The Army said an NRC license may be required to clean up ranges that were discovered to have the old aiming rounds from the 1960s, which represented one of the Army's first uses of depleted uranium.

"This determination will be made after the historical research and initial range surveys are completed this summer," it said.

Pang, Maui's district health officer, worries that despite what the Army said, it may still be using depleted uranium at Pohakuloa.

"Either that or they are stirring up a whole lot of dust (with depleted uranium) that's there," he said.

Pang said the real danger with depleted uranium comes with the vaporized or aerosolized form, which occurs on impact.

"Once it's vaporized and breathed in, the alpha particle emitters are the most dangerous form of radiation of all, because it's up in close and it sticks to the cells of your lung," he said.

The NRC regulates what it calls "source material," including depleted uranium, "to prevent misuse, to provide for the common defense and security, and to protect the health and safety of the public."

The World Health Organization said inhaled uranium particles may lead to irradiation damage of the lung. Measurements at sites where depleted uranium munitions were used indicate only localized contamination within a few yards of the impact site, the organization said.

The Defense Department, meanwhile, maintains that even when breathed or eaten, small amounts of depleted uranium carry no expected radiological health effects because the radioactivity is so low.

Doug Fox, who lives in South Kona, said he used a Geiger counter to test on April 21 downwind from Pohakuloa, 35 miles from the range, and got a radiation reading of 93 counts per minute. A typical radiation background reading is up to 20 counts per minute, he said.
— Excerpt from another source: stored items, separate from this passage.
`config.mk`:
```
export PLATFORM = sky130hd
export DESIGN_NAME = touchpad_tap_drag_detector
export DESIGN_NICKNAME = d
export VERILOG_FILES = /design/src/sv/ttd_pkg.sv /design/src/sv/ttd_cfg_regs.sv /design/src/sv/ttd_core.sv /design/src/sv/touchpad_tap_drag_detector.sv
export SDC_FILE = /design/constraint.sdc
export NUM_CORES = 1
export LEC_CHECK = 0
export ABC_AREA = 1
export BUFFER_PORTS_ARGS = -buffer_cell sky130_fd_sc_hd__buf_2
export CORE_MARGIN = 2
export CORE_UTILIZATION = 40
export CTS_CLUSTER_SIZE = 40
export DETAILED_ROUTE_END_ITERATION = 10
export GPL_ROUTABILITY_DRIVEN = 1
export REMOVE_ABC_BUFFERS = 1
export SKIP_LAST_GASP = 1
export SLEW_MARGIN = 20
export SYNTH_ARGS = -nofsm -noshare
export SYNTH_HDL_FRONTEND = slang
export SYNTH_SLANG_ARGS = --single-unit
```
`constraint.sdc`:
```
create_clock -name i_clk -period 2.97 [get_ports i_clk]
set_clock_uncertainty 0.2 [all_clocks]
set_input_delay 0.594 -clock i_clk [delete_from_list [all_inputs] [get_ports i_clk]]
set_output_delay 0.594 -clock i_clk [all_outputs]
set_load 0.1 [all_outputs]
```
`src/sv/ttd_pkg.sv`:
```
// ----------------------------------------------------------------------------
// Touchpad tap and drag detector package
// Shared types and constants for the tap-to-click and tap-drag logic.
// ----------------------------------------------------------------------------
`default_nettype none

package ttd_pkg;

    localparam int unsigned TIMER_W = 16;
    localparam int unsigned CFG_IDX_W = 3;
    localparam int unsigned CFG_DATA_W = 16;

    // Register indexes on the configuration port.
    localparam logic [CFG_IDX_W-1:0] REG_DETECT_ENABLE  = 3'd0;
    localparam logic [CFG_IDX_W-1:0] REG_TAP_TIMEOUT    = 3'd1;
    localparam logic [CFG_IDX_W-1:0] REG_DRAG_WINDOW    = 3'd2;
    localparam logic [CFG_IDX_W-1:0] REG_HOLD_STILL     = 3'd3;
    localparam logic [CFG_IDX_W-1:0] REG_DRAG_ENABLE    = 3'd4;
    localparam logic [CFG_IDX_W-1:0] REG_RIGHT_CLICK_EN = 3'd5;

    localparam logic [TIMER_W-1:0] TAP_TIMEOUT_RST = 16'd150;
    localparam logic [TIMER_W-1:0] DRAG_WINDOW_RST = 16'd300;

    typedef enum logic [1:0] {
        ACT_START = 2'd0,
        ACT_MOVE  = 2'd1,
        ACT_END   = 2'd2,
        ACT_TICK  = 2'd3
    } t_action;

    typedef struct packed {
        logic               detect_enable;
        logic [TIMER_W-1:0] tap_timeout_ticks;
        logic [TIMER_W-1:0] drag_window_ticks;
        logic               hold_still_during_tap;
        logic               drag_enable;
        logic               right_click_enable;
    } t_cfg;

    typedef struct packed {
        logic press_valid;
        logic release_valid;
        logic button_id;
        logic suppress_movement;
    } t_result;

endpackage

`default_nettype wire

```
`src/sv/ttd_cfg_regs.sv`:
```
// ----------------------------------------------------------------------------
// Configuration registers
// Holds the detector settings written through the plain write port.
// ----------------------------------------------------------------------------
`default_nettype none

module ttd_cfg_regs
    import ttd_pkg::*;
(
    input  wire logic                  i_clk,
    input  wire logic                  i_rst_n,
    input  wire logic                  i_cfg_we,
    input  wire logic [CFG_IDX_W-1:0]  i_cfg_index,
    input  wire logic [CFG_DATA_W-1:0] i_cfg_data,
    output t_cfg                       o_cfg
);

    t_cfg r_cfg;

    always_ff @(posedge i_clk) begin
        if (!i_rst_n) begin
            r_cfg.detect_enable         <= 1'b1;
            r_cfg.tap_timeout_ticks     <= TAP_TIMEOUT_RST;
            r_cfg.drag_window_ticks     <= DRAG_WINDOW_RST;
            r_cfg.hold_still_during_tap <= 1'b0;
            r_cfg.drag_enable           <= 1'b0;
            r_cfg.right_click_enable    <= 1'b0;
        end else if (i_cfg_we) begin
            case (i_cfg_index)
                REG_DETECT_ENABLE:  r_cfg.detect_enable         <= i_cfg_data[0];
                REG_TAP_TIMEOUT:    r_cfg.tap_timeout_ticks     <= i_cfg_data[TIMER_W-1:0];
                REG_DRAG_WINDOW:    r_cfg.drag_window_ticks     <= i_cfg_data[TIMER_W-1:0];
                REG_HOLD_STILL:     r_cfg.hold_still_during_tap <= i_cfg_data[0];
                REG_DRAG_ENABLE:    r_cfg.drag_enable           <= i_cfg_data[0];
                REG_RIGHT_CLICK_EN: r_cfg.right_click_enable    <= i_cfg_data[0];
                default: begin
                end
            endcase
        end
    end

    assign o_cfg = r_cfg;

endmodule

`default_nettype wire

```
`src/sv/ttd_core.sv`:
```
// ----------------------------------------------------------------------------
// Tap and drag state core
// Holds touch, tap and drag state and works out one event's result.
// ----------------------------------------------------------------------------
`default_nettype none

module ttd_core
    import ttd_pkg::*;
(
    input  wire logic  i_clk,
    input  wire logic  i_rst_n,
    input  wire t_cfg  i_cfg,
    input  wire logic  i_step,
    input  wire logic [1:0] i_action,
    input  wire logic  i_layer,
    output t_result    o_result
);

    logic               r_touch_active, n_touch_active;
    logic               r_tap_pending, n_tap_pending;
    logic               r_in_window, n_in_window;
    logic               r_drag_active, n_drag_active;
    logic               r_held_button, n_held_button;
    logic [TIMER_W-1:0] r_tap_timer, n_tap_timer;
    logic [TIMER_W-1:0] r_window_timer, n_window_timer;
    t_result            res;
    logic               window_fired;
    logic               click_button;

    always_comb begin
        n_touch_active = r_touch_active;
        n_tap_pending  = r_tap_pending;
        n_in_window    = r_in_window;
        n_drag_active  = r_drag_active;
        n_held_button  = r_held_button;
        n_tap_timer    = r_tap_timer;
        n_window_timer = r_window_timer;
        res            = '0;
        window_fired   = 1'b0;
        click_button   = i_cfg.right_click_enable & i_layer;

        case (t_action'(i_action))
            ACT_START: begin
                n_touch_active = 1'b1;
                if (i_cfg.detect_enable) begin
                    if (r_in_window) begin
                        n_in_window   = 1'b0;
                        n_drag_active = 1'b1;
                    end else begin
                        n_tap_timer           = i_cfg.tap_timeout_ticks;
                        n_tap_pending         = 1'b1;
                        res.suppress_movement = i_cfg.hold_still_during_tap;
                    end
                end
            end
            ACT_MOVE: begin
                res.suppress_movement = i_cfg.detect_enable & r_tap_pending
                                        & i_cfg.hold_still_during_tap;
            end
            ACT_END: begin
                n_touch_active = 1'b0;
                if (r_drag_active) begin
                    res.release_valid = 1'b1;
                    res.button_id     = r_held_button;
                    n_drag_active     = 1'b0;
                end
            end
            ACT_TICK: begin
                // A timer that reads zero or one expires on this tick.
                if (r_in_window) begin
                    if (r_window_timer <= TIMER_W'(1)) begin
                        n_window_timer    = '0;
                        n_in_window       = 1'b0;
                        res.release_valid = 1'b1;
                        res.button_id     = r_held_button;
                        window_fired      = 1'b1;
                    end else begin
                        n_window_timer = r_window_timer - TIMER_W'(1);
                    end
                end
                if (r_tap_pending && !window_fired) begin
                    if (r_tap_timer <= TIMER_W'(1)) begin
                        n_tap_timer   = '0;
                        n_tap_pending = 1'b0;
                        if (!r_touch_active) begin
                            res.press_valid = 1'b1;
                            res.button_id   = click_button;
                            if (i_cfg.drag_enable) begin
                                n_held_button  = click_button;
                                n_in_window    = 1'b1;
                                n_window_timer = i_cfg.drag_window_ticks;
                            end else begin
                                res.release_valid = 1'b1;
                            end
                        end
                    end else begin
                        n_tap_timer = r_tap_timer - TIMER_W'(1);
                    end
                end
            end
            default: begin
            end
        endcase
    end

    always_ff @(posedge i_clk) begin
        if (!i_rst_n) begin
            r_touch_active <= 1'b0;
            r_tap_pending  <= 1'b0;
            r_in_window    <= 1'b0;
            r_drag_active  <= 1'b0;
            r_held_button  <= 1'b0;
            r_tap_timer    <= '0;
            r_window_timer <= '0;
        end else if (i_step) begin
            r_touch_active <= n_touch_active;
            r_tap_pending  <= n_tap_pending;
            r_in_window    <= n_in_window;
            r_drag_active  <= n_drag_active;
            r_held_button  <= n_held_button;
            r_tap_timer    <= n_tap_timer;
            r_window_timer <= n_window_timer;
        end
    end

    assign o_result = res;

endmodule

`default_nettype wire

```
`src/sv/touchpad_tap_drag_detector.sv`:
```
// ----------------------------------------------------------------------------
// Touchpad tap and drag detector
// Turns touch and tick events into tap clicks, drag holds and motion masks.
// ----------------------------------------------------------------------------
// Usage: each input word carries one event (touch start, move, end or a
// one-millisecond tick) and the state of the right-click layer. Every word
// gives exactly one output word with press, release, button and motion
// suppression flags. Both channels use valid and ready.
// The event is registered on acceptance; when the output register is free,
// the state core updates its flags and timers and the result is captured in
// the output register, where the receiver takes it. One word can be accepted
// in every cycle while the receiver does not stall; the state core updates in
// the same cycle that the event moves into the output register.
// When the receiver stalls, the output register holds its word and the input
// register keeps one more event, after which input ready drops.
// Reset clears the touch, tap and drag state, empties both registers and
// loads the default settings. The user writes settings through the plain
// write port while no event is in flight; the block does not enforce this.
// ----------------------------------------------------------------------------
`default_nettype none

module touchpad_tap_drag_detector
    import ttd_pkg::*;
(
    input  wire logic                  i_clk,
    input  wire logic                  i_rst_n,
    input  wire logic                  i_cfg_we,
    input  wire logic [CFG_IDX_W-1:0]  i_cfg_index,
    input  wire logic [CFG_DATA_W-1:0] i_cfg_data,
    input  wire logic                  i_in_valid,
    output logic                       o_in_ready,
    input  wire logic [1:0]            i_action,
    input  wire logic                  i_right_layer_active,
    output logic                       o_out_valid,
    input  wire logic                  i_out_ready,
    output logic                       o_press_valid,
    output logic                       o_release_valid,
    output logic                       o_button_id,
    output logic                       o_suppress_movement
);

    t_cfg       cfg;
    t_result    result;
    logic       advance;
    logic       r_in_valid;
    logic [1:0] r_action;
    logic       r_layer;
    logic       r_out_valid;
    t_result    r_out;

    ttd_cfg_regs u_cfg (
        .i_clk       (i_clk),
        .i_rst_n     (i_rst_n),
        .i_cfg_we    (i_cfg_we),
        .i_cfg_index (i_cfg_index),
        .i_cfg_data  (i_cfg_data),
        .o_cfg       (cfg)
    );

    // The registered event moves into the output register, and updates the
    // state, whenever the output register is empty or being drained.
    assign advance    = r_in_valid & (~r_out_valid | i_out_ready);
    assign o_in_ready = ~r_in_valid | advance;

    ttd_core u_core (
        .i_clk    (i_clk),
        .i_rst_n  (i_rst_n),
        .i_cfg    (cfg),
        .i_step   (advance),
        .i_action (r_action),
        .i_layer  (r_layer),
        .o_result (result)
    );

    always_ff @(posedge i_clk) begin
        if (!i_rst_n) begin
            r_in_valid  <= 1'b0;
            r_out_valid <= 1'b0;
        end else begin
            if (o_in_ready) begin
                r_in_valid <= i_in_valid;
            end
            if (advance) begin
                r_out_valid <= 1'b1;
            end else if (i_out_ready) begin
                r_out_valid <= 1'b0;
            end
        end
    end

    always_ff @(posedge i_clk) begin
        if (o_in_ready && i_in_valid) begin
            r_action <= i_action;
            r_layer  <= i_right_layer_active;
        end
        if (advance) begin
            r_out <= result;
        end
    end

    assign o_out_valid         = r_out_valid;
    assign o_press_valid       = r_out.press_valid;
    assign o_release_valid     = r_out.release_valid;
    assign o_button_id         = r_out.button_id;
    assign o_suppress_movement = r_out.suppress_movement;

endmodule

`default_nettype wire
```
==> results of run 1 <==
## routing by layer
layer	track usage [%]	wire length (um)	up-vias
met5	0	0	-
met4	5.49	110	0
met3	4.66	603	10
met2	32.3	5200	88
met1	26.5	5420	1942
li1	-	-	2162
"So this is an elevated reading," he said. He added that he believes Stryker training was being conducted at Pohakuloa at the time. The 3,900-soldier brigade is training for a deployment to Iraq this year and is finishing up rotations with the vehicles to the Big Island.

Readings taken elsewhere on the island were not elevated, Fox said.

But Russell Takata, program manager for the state Health Department's Noise, Radiation and Indoor Air Quality Branch, questioned Fox's use of a Geiger counter.

"I looked it up, and I basically (told him) for background type readings, you really need something that's a little more definitive at the low background levels (to gauge whether radiation levels are high)," Takata said. He added that the rule of thumb is that any readings three times normal background are suspect.

Takata said Fox also could have picked up readings for potassium 40, a naturally occurring radioactive material.

But to make sure, Takata said, he'll send someone from his office in the next week or two to take readings outside Pohakuloa with a gamma spectrometer and sodium iodide detector, "and it will tell me specifically what kind of isotopes are being kicked up."

He doesn't expect to find depleted uranium radiation.

"This is not something that's an imminent danger," he said, "(but) we'll go check it out."

Fox acknowledges he's not a professional in the field of radiation. "I'm just one citizen trying to find the answers to this because I'm living downwind from this thing," he said.

The fact that the Army plans Stryker anti-armor live-fire training "is kind of scary because the anti-armor projectile they use in Iraq is depleted uranium," Fox said.

He said he also believes the Geiger counters he's used are accurate.

"The real problem about this is you can talk about technical gizmos and stuff," he said, "but if the methodology is no good, it doesn't matter what gadget you've got. The only methodology that's going to work is continuous monitoring."